(Extracted records)
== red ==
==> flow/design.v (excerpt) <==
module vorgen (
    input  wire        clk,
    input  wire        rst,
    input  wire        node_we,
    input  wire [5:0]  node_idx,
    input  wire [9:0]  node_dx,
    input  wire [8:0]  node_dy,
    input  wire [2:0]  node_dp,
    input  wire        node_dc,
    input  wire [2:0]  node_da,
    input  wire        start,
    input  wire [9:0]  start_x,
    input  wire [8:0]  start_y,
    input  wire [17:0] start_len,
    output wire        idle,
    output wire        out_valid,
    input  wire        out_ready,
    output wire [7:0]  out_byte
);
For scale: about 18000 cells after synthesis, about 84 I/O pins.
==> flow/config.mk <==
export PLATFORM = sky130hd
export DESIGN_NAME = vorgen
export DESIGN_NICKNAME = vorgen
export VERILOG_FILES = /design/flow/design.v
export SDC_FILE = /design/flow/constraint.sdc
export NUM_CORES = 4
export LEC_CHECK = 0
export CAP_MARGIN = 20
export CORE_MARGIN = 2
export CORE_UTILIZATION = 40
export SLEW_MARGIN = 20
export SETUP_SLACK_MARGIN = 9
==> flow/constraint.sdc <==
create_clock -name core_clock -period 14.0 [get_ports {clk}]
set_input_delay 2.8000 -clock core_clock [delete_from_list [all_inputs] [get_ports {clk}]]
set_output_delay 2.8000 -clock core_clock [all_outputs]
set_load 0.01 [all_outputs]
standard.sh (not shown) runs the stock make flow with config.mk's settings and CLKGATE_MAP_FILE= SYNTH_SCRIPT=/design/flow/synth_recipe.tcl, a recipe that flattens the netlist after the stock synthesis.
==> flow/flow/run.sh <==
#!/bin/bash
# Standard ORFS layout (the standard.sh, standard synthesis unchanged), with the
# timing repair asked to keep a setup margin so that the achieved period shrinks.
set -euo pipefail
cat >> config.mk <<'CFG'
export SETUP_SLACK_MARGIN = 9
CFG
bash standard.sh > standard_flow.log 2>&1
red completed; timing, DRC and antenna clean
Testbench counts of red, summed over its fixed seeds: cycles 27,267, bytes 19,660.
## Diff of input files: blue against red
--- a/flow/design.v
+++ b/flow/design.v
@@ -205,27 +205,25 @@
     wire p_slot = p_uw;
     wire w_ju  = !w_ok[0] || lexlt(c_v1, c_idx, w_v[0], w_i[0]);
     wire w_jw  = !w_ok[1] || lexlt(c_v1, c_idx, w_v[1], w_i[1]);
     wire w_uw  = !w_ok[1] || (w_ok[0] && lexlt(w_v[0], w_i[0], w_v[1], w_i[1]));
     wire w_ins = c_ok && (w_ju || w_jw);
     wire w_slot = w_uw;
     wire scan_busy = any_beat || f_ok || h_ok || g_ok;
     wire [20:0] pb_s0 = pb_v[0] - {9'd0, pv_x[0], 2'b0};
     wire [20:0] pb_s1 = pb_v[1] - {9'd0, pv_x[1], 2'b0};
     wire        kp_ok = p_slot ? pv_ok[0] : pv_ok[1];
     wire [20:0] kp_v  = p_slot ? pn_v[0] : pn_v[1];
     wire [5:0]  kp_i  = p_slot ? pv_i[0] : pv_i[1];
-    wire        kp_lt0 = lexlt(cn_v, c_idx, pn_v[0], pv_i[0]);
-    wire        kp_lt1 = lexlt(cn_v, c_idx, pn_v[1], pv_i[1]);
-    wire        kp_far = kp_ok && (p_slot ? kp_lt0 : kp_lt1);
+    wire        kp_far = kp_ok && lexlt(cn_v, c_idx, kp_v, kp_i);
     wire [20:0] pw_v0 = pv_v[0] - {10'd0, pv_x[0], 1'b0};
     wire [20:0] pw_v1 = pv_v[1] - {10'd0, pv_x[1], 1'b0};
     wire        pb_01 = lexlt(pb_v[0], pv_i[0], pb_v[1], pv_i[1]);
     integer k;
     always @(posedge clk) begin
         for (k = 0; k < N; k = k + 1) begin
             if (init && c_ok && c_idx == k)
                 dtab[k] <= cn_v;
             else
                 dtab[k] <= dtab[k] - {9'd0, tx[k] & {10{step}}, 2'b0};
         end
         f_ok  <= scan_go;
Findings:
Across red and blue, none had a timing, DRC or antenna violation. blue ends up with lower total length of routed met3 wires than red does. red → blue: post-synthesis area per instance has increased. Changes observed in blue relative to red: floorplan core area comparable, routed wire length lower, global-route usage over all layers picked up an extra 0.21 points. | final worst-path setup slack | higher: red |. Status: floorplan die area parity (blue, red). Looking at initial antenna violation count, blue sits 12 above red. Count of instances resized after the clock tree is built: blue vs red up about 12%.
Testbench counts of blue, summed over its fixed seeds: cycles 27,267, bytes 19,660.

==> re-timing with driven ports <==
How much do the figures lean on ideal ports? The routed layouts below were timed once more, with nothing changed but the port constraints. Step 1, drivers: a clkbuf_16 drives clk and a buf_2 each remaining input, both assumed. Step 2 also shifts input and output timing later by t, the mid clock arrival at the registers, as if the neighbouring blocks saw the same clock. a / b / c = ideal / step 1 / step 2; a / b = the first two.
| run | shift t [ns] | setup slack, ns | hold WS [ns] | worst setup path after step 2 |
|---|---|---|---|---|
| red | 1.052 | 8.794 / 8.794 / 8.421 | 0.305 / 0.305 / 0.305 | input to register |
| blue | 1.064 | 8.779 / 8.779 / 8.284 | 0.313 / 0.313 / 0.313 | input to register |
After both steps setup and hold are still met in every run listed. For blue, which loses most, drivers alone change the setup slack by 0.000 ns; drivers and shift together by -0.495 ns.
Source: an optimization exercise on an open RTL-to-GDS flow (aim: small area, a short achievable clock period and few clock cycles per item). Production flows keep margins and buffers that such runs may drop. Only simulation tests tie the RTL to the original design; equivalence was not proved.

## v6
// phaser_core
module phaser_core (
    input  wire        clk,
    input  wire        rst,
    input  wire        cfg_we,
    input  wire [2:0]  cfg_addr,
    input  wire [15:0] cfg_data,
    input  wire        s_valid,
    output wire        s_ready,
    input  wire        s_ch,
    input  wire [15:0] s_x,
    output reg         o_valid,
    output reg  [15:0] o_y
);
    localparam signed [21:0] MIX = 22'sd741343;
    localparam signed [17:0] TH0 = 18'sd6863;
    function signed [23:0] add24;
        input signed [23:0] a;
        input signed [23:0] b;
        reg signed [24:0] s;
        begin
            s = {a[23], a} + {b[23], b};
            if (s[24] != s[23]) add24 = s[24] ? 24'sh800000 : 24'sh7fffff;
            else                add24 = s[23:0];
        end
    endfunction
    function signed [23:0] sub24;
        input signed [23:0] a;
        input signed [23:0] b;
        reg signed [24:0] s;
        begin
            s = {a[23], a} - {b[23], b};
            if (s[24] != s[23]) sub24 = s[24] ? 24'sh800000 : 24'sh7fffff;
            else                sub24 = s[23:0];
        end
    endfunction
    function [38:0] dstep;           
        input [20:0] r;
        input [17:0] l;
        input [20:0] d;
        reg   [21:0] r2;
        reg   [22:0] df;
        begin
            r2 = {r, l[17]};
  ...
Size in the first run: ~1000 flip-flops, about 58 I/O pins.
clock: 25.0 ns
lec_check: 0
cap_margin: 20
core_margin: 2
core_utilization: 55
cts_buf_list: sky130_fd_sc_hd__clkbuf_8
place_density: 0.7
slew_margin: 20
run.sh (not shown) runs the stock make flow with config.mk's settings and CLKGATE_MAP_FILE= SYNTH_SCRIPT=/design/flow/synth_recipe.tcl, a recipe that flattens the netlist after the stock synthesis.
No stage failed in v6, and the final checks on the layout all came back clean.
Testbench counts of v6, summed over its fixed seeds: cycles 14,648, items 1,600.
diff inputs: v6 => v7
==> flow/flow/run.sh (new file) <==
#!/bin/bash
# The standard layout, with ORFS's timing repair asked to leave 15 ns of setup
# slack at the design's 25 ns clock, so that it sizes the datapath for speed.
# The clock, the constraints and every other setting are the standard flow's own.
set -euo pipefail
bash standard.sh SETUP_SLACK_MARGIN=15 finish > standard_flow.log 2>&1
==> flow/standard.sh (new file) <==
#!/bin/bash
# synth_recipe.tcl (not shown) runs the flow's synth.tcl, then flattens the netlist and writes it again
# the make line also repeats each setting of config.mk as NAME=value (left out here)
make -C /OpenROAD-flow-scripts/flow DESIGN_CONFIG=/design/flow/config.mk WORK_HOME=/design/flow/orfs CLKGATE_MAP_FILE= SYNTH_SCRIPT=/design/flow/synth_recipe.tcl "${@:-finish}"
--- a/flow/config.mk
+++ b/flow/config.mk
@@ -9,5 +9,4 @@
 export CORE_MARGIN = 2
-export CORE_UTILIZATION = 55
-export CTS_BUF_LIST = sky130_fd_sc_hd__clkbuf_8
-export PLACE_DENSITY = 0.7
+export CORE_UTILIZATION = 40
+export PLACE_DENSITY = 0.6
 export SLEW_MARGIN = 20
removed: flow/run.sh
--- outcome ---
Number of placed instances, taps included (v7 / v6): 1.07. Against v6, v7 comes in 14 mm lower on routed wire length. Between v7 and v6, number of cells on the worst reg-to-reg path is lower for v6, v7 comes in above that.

WHAT IS NEEDED
Only lines that hold the string "vorgen" belong in the answer, so copy every one of them from the records.

OUTPUT
module vorgen (
export DESIGN_NAME = vorgen
export DESIGN_NICKNAME = vorgen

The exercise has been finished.